This design comes from an exercise in tuning for a short achievable clock period and few clock cycles per item on the open sky130 flow, not from production work.
Only simulation tests tie the RTL to the original design; equivalence was not proved.
No activity file was given, so power comes from the tool's default toggle rates.

==> design/flow/design.v <==
`timescale 1ns/1ps
`default_nettype none
package cpu_pkg;
    typedef logic [32-1:0] word_t;
    typedef logic [$clog2(32)-1:0] reg_addr_t;
    localparam logic [6:0] OPC_OP     = 7'b0110011;
    localparam logic [6:0] OPC_OP_IMM = 7'b0010011;
    localparam logic [6:0] OPC_LUI    = 7'b0110111;
    localparam int U_ADD = 0;
    localparam int U_CMP = 1;
    localparam int U_SLL = 2;
    localparam int U_SR  = 3;
    localparam int U_LG  = 4;
    localparam int NU    = 5;
    localparam int S_A  = 0;     
    localparam int S_B  = 1;     
    localparam int S_BN = 2;     
    localparam int S_SL = 3;     
    localparam int S_SR = 4;     
    localparam int NS   = 5;
    localparam int F_ADD  = 0;
    localparam int F_SLL  = 1;
    localparam int F_SR   = 2;
    localparam int F_LG   = 3;
    localparam int F_LT   = 4;
    localparam int F_REG  = 5;
    localparam int F_IMM  = 6;
    localparam int NF     = 7;
    typedef struct packed {
        logic          ena;         
        logic          wr;          
        logic          use_rs1;     
        logic          use_rs2;     
        logic          lui;
        logic [NU-1:0] unit;        
        logic          sub;
        logic          cmp_signed;
        logic          sra;
        logic [3:0]    lg_m;        
    } ctl_t;
endpackage
`default_nettype wire
`timescale 1ns/1ps
`default_nettype none
module fetch_unit (
    input  wire                 clk_cpu,
    input  wire                 reset_i,
    input  wire [31:0]          irom_inst_i,
    output cpu_pkg::word_t      irom_addr_o,
    input  wire [31:0]          e_wr_oh_i,
    input  wire                 e_wr_i,
    input  wire cpu_pkg::reg_addr_t e_rd_i,
    output logic [31:0]         inst_o,
    output cpu_pkg::ctl_t       ctl_o,
    output logic [31:0]         rs1_sel_o,
    output logic [31:0]         rs2_sel_o,
    output logic [cpu_pkg::NS*cpu_pkg::NF-1:0] fsel_o,
    output logic                valid_o
);
    logic [29:0] pc_q, pc_inc;
    logic [31:0] word_q;
    logic        word_valid_q;
    logic [6:0]  opcode;
    logic [2:0]  f3;
    logic [4:0]  rd, rs1, rs2;
    logic        is_op, is_imm, is_lui, is_alu;
    cpu_pkg::ctl_t ctl, d_ctl;
    logic        d_wr, e1, e2, w1, w2;
    logic [31:0] dec1, dec2;
    logic [cpu_pkg::NU-1:0] pu;
    logic [cpu_pkg::NS*cpu_pkg::NF-1:0] fsel;
    assign irom_addr_o = {pc_q, 2'b00};
    inc30 u_inc (.a_i(pc_q), .y_o(pc_inc));
    always_ff @(posedge clk_cpu) begin
        if (reset_i) begin
            pc_q         <= '0;
            word_valid_q <= 1'b0;
            valid_o      <= 1'b0;
        end else begin
            pc_q         <= pc_inc;
            word_valid_q <= 1'b1;
            valid_o      <= word_valid_q;
        end
    end
    always_ff @(posedge clk_cpu) begin
        word_q <= irom_inst_i;
    end
    assign opcode = word_q[6:0];
    assign f3     = word_q[14:12];
    assign rd     = word_q[11:7];
    assign rs1    = word_q[19:15];
    assign rs2    = word_q[24:20];
    for (genvar i = 0; i < 32; i++) begin : g_dec
        assign dec1[i] = rs1 == 5'(i);
        assign dec2[i] = rs2 == 5'(i);
    end
    assign is_op  = opcode == cpu_pkg::OPC_OP;
    assign is_imm = opcode == cpu_pkg::OPC_OP_IMM;
    assign is_lui = opcode == cpu_pkg::OPC_LUI;
    assign is_alu = is_op | is_imm;
    always_comb begin
        ctl            = '0;
        ctl.ena        = is_alu | is_lui;
        ctl.wr         = (is_alu | is_lui) && rd != '0;
        ctl.use_rs1    = is_alu;
        ctl.use_rs2    = is_op;
        ctl.lui        = is_lui;
        ctl.unit[cpu_pkg::U_ADD] = is_alu && f3 == 3'b000;
        ctl.unit[cpu_pkg::U_CMP] = is_alu && f3[2:1] == 2'b01;
        ctl.unit[cpu_pkg::U_SLL] = is_alu && f3 == 3'b001;
        ctl.unit[cpu_pkg::U_SR]  = is_alu && f3 == 3'b101;
        ctl.unit[cpu_pkg::U_LG]  = (is_alu && (f3 == 3'b100 || f3[2:1] == 2'b11)) || is_lui;
        ctl.sub        = is_op && f3 == 3'b000 && word_q[30];
        ctl.cmp_signed = !f3[0];
        ctl.sra        = word_q[30];
        ctl.lg_m       = {is_lui, is_alu && f3 == 3'b111, is_alu && f3 == 3'b110,
                          is_alu && f3 == 3'b100};
    end
    assign d_ctl = ctl_o;
    assign d_wr  = valid_o && d_ctl.wr;
    assign e1    = ctl.use_rs1 && d_wr && inst_o[11:7] == rs1;
    assign e2    = ctl.use_rs2 && d_wr && inst_o[11:7] == rs2;
    assign pu    = d_ctl.unit;
    assign w1    = e_wr_i && e_rd_i == rs1;
    assign w2    = e_wr_i && e_rd_i == rs2;
    function automatic logic [cpu_pkg::NF-1:0] sel(input logic en, input logic fwd,
                                                   input logic [cpu_pkg::NU-1:0] p,
                                                   input logic use_imm);
        logic [cpu_pkg::NF-1:0] v;
        v[cpu_pkg::F_ADD]  = en && fwd && p[cpu_pkg::U_ADD];
        v[cpu_pkg::F_SLL]  = en && fwd && p[cpu_pkg::U_SLL];
        v[cpu_pkg::F_SR]   = en && fwd && p[cpu_pkg::U_SR];
        v[cpu_pkg::F_LG]   = en && fwd && p[cpu_pkg::U_LG];
        v[cpu_pkg::F_LT]   = en && fwd && p[cpu_pkg::U_CMP];
        v[cpu_pkg::F_REG]  = en && !fwd && !use_imm;
        v[cpu_pkg::F_IMM]  = en && !fwd && use_imm;
        sel = v;
    endfunction
    always_comb begin
        fsel = '0;
        fsel[cpu_pkg::S_A  * cpu_pkg::NF +: cpu_pkg::NF] = sel(ctl.use_rs1, e1, pu, 1'b0);
        fsel[cpu_pkg::S_B  * cpu_pkg::NF +: cpu_pkg::NF] =
            sel((ctl.unit[cpu_pkg::U_ADD] && !ctl.sub) || ctl.unit[cpu_pkg::U_LG], e2, pu, !ctl.use_rs2);
        fsel[cpu_pkg::S_BN * cpu_pkg::NF +: cpu_pkg::NF] =
            sel((ctl.unit[cpu_pkg::U_ADD] && ctl.sub) || ctl.unit[cpu_pkg::U_CMP], e2, pu, !ctl.use_rs2);
        fsel[cpu_pkg::S_SL * cpu_pkg::NF +: cpu_pkg::NF] = sel(ctl.unit[cpu_pkg::U_SLL], e2, pu, !ctl.use_rs2);
        fsel[cpu_pkg::S_SR * cpu_pkg::NF +: cpu_pkg::NF] = sel(ctl.unit[cpu_pkg::U_SR], e2, pu, !ctl.use_rs2);
    end
    always_ff @(posedge clk_cpu) begin
        inst_o   <= word_q;
        ctl_o    <= ctl;
        rs1_sel_o <= {dec1[31:1] & ~e_wr_oh_i[31:1], w1};
        rs2_sel_o <= {dec2[31:1] & ~e_wr_oh_i[31:1], w2};
        fsel_o   <= fsel;
    end
endmodule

════════════════════

**Work item:** Write out every record, exactly as written.

**Answer to this task:**
This design comes from an exercise in tuning for a short achievable clock period and few clock cycles per item on the open sky130 flow, not from production work.
Only simulation tests tie the RTL to the original design; equivalence was not proved.
No activity file was given, so power comes from the tool's default toggle rates.

==> design/flow/design.v <==
`timescale 1ns/1ps
`default_nettype none
package cpu_pkg;
    typedef logic [32-1:0] word_t;
    typedef logic [$clog2(32)-1:0] reg_addr_t;
    localparam logic [6:0] OPC_OP     = 7'b0110011;
    localparam logic [6:0] OPC_OP_IMM = 7'b0010011;
    localparam logic [6:0] OPC_LUI    = 7'b0110111;
    localparam int U_ADD = 0;
    localparam int U_CMP = 1;
    localparam int U_SLL = 2;
    localparam int U_SR  = 3;
    localparam int U_LG  = 4;
    localparam int NU    = 5;
    localparam int S_A  = 0;     
    localparam int S_B  = 1;     
    localparam int S_BN = 2;     
    localparam int S_SL = 3;     
    localparam int S_SR = 4;     
    localparam int NS   = 5;
    localparam int F_ADD  = 0;
    localparam int F_SLL  = 1;
    localparam int F_SR   = 2;
    localparam int F_LG   = 3;
    localparam int F_LT   = 4;
    localparam int F_REG  = 5;
    localparam int F_IMM  = 6;
    localparam int NF     = 7;
    typedef struct packed {
        logic          ena;         
        logic          wr;          
        logic          use_rs1;     
        logic          use_rs2;     
        logic          lui;
        logic [NU-1:0] unit;        
        logic          sub;
        logic          cmp_signed;
        logic          sra;
        logic [3:0]    lg_m;        
    } ctl_t;
endpackage
`default_nettype wire
`timescale 1ns/1ps
`default_nettype none
module fetch_unit (
    input  wire                 clk_cpu,
    input  wire                 reset_i,
    input  wire [31:0]          irom_inst_i,
    output cpu_pkg::word_t      irom_addr_o,
    input  wire [31:0]          e_wr_oh_i,
    input  wire                 e_wr_i,
    input  wire cpu_pkg::reg_addr_t e_rd_i,
    output logic [31:0]         inst_o,
    output cpu_pkg::ctl_t       ctl_o,
    output logic [31:0]         rs1_sel_o,
    output logic [31:0]         rs2_sel_o,
    output logic [cpu_pkg::NS*cpu_pkg::NF-1:0] fsel_o,
    output logic                valid_o
);
    logic [29:0] pc_q, pc_inc;
    logic [31:0] word_q;
    logic        word_valid_q;
    logic [6:0]  opcode;
    logic [2:0]  f3;
    logic [4:0]  rd, rs1, rs2;
    logic        is_op, is_imm, is_lui, is_alu;
    cpu_pkg::ctl_t ctl, d_ctl;
    logic        d_wr, e1, e2, w1, w2;
    logic [31:0] dec1, dec2;
    logic [cpu_pkg::NU-1:0] pu;
    logic [cpu_pkg::NS*cpu_pkg::NF-1:0] fsel;
    assign irom_addr_o = {pc_q, 2'b00};
    inc30 u_inc (.a_i(pc_q), .y_o(pc_inc));
    always_ff @(posedge clk_cpu) begin
        if (reset_i) begin
            pc_q         <= '0;
            word_valid_q <= 1'b0;
            valid_o      <= 1'b0;
        end else begin
            pc_q         <= pc_inc;
            word_valid_q <= 1'b1;
            valid_o      <= word_valid_q;
        end
    end
    always_ff @(posedge clk_cpu) begin
        word_q <= irom_inst_i;
    end
    assign opcode = word_q[6:0];
    assign f3     = word_q[14:12];
    assign rd     = word_q[11:7];
    assign rs1    = word_q[19:15];
    assign rs2    = word_q[24:20];
    for (genvar i = 0; i < 32; i++) begin : g_dec
        assign dec1[i] = rs1 == 5'(i);
        assign dec2[i] = rs2 == 5'(i);
    end
    assign is_op  = opcode == cpu_pkg::OPC_OP;
    assign is_imm = opcode == cpu_pkg::OPC_OP_IMM;
    assign is_lui = opcode == cpu_pkg::OPC_LUI;
    assign is_alu = is_op | is_imm;
    always_comb begin
        ctl            = '0;
        ctl.ena        = is_alu | is_lui;
        ctl.wr         = (is_alu | is_lui) && rd != '0;
        ctl.use_rs1    = is_alu;
        ctl.use_rs2    = is_op;
        ctl.lui        = is_lui;
        ctl.unit[cpu_pkg::U_ADD] = is_alu && f3 == 3'b000;
        ctl.unit[cpu_pkg::U_CMP] = is_alu && f3[2:1] == 2'b01;
        ctl.unit[cpu_pkg::U_SLL] = is_alu && f3 == 3'b001;
        ctl.unit[cpu_pkg::U_SR]  = is_alu && f3 == 3'b101;
        ctl.unit[cpu_pkg::U_LG]  = (is_alu && (f3 == 3'b100 || f3[2:1] == 2'b11)) || is_lui;
        ctl.sub        = is_op && f3 == 3'b000 && word_q[30];
        ctl.cmp_signed = !f3[0];
        ctl.sra        = word_q[30];
        ctl.lg_m       = {is_lui, is_alu && f3 == 3'b111, is_alu && f3 == 3'b110,
                          is_alu && f3 == 3'b100};
    end
    assign d_ctl = ctl_o;
    assign d_wr  = valid_o && d_ctl.wr;
    assign e1    = ctl.use_rs1 && d_wr && inst_o[11:7] == rs1;
    assign e2    = ctl.use_rs2 && d_wr && inst_o[11:7] == rs2;
    assign pu    = d_ctl.unit;
    assign w1    = e_wr_i && e_rd_i == rs1;
    assign w2    = e_wr_i && e_rd_i == rs2;
    function automatic logic [cpu_pkg::NF-1:0] sel(input logic en, input logic fwd,
                                                   input logic [cpu_pkg::NU-1:0] p,
                                                   input logic use_imm);
        logic [cpu_pkg::NF-1:0] v;
        v[cpu_pkg::F_ADD]  = en && fwd && p[cpu_pkg::U_ADD];
        v[cpu_pkg::F_SLL]  = en && fwd && p[cpu_pkg::U_SLL];
        v[cpu_pkg::F_SR]   = en && fwd && p[cpu_pkg::U_SR];
        v[cpu_pkg::F_LG]   = en && fwd && p[cpu_pkg::U_LG];
        v[cpu_pkg::F_LT]   = en && fwd && p[cpu_pkg::U_CMP];
        v[cpu_pkg::F_REG]  = en && !fwd && !use_imm;
        v[cpu_pkg::F_IMM]  = en && !fwd && use_imm;
        sel = v;
    endfunction
    always_comb begin
        fsel = '0;
        fsel[cpu_pkg::S_A  * cpu_pkg::NF +: cpu_pkg::NF] = sel(ctl.use_rs1, e1, pu, 1'b0);
        fsel[cpu_pkg::S_B  * cpu_pkg::NF +: cpu_pkg::NF] =
            sel((ctl.unit[cpu_pkg::U_ADD] && !ctl.sub) || ctl.unit[cpu_pkg::U_LG], e2, pu, !ctl.use_rs2);
        fsel[cpu_pkg::S_BN * cpu_pkg::NF +: cpu_pkg::NF] =
            sel((ctl.unit[cpu_pkg::U_ADD] && ctl.sub) || ctl.unit[cpu_pkg::U_CMP], e2, pu, !ctl.use_rs2);
        fsel[cpu_pkg::S_SL * cpu_pkg::NF +: cpu_pkg::NF] = sel(ctl.unit[cpu_pkg::U_SLL], e2, pu, !ctl.use_rs2);
        fsel[cpu_pkg::S_SR * cpu_pkg::NF +: cpu_pkg::NF] = sel(ctl.unit[cpu_pkg::U_SR], e2, pu, !ctl.use_rs2);
    end
    always_ff @(posedge clk_cpu) begin
        inst_o   <= word_q;
        ctl_o    <= ctl;
        rs1_sel_o <= {dec1[31:1] & ~e_wr_oh_i[31:1], w1};
        rs2_sel_o <= {dec2[31:1] & ~e_wr_oh_i[31:1], w2};
        fsel_o   <= fsel;
    end
endmodule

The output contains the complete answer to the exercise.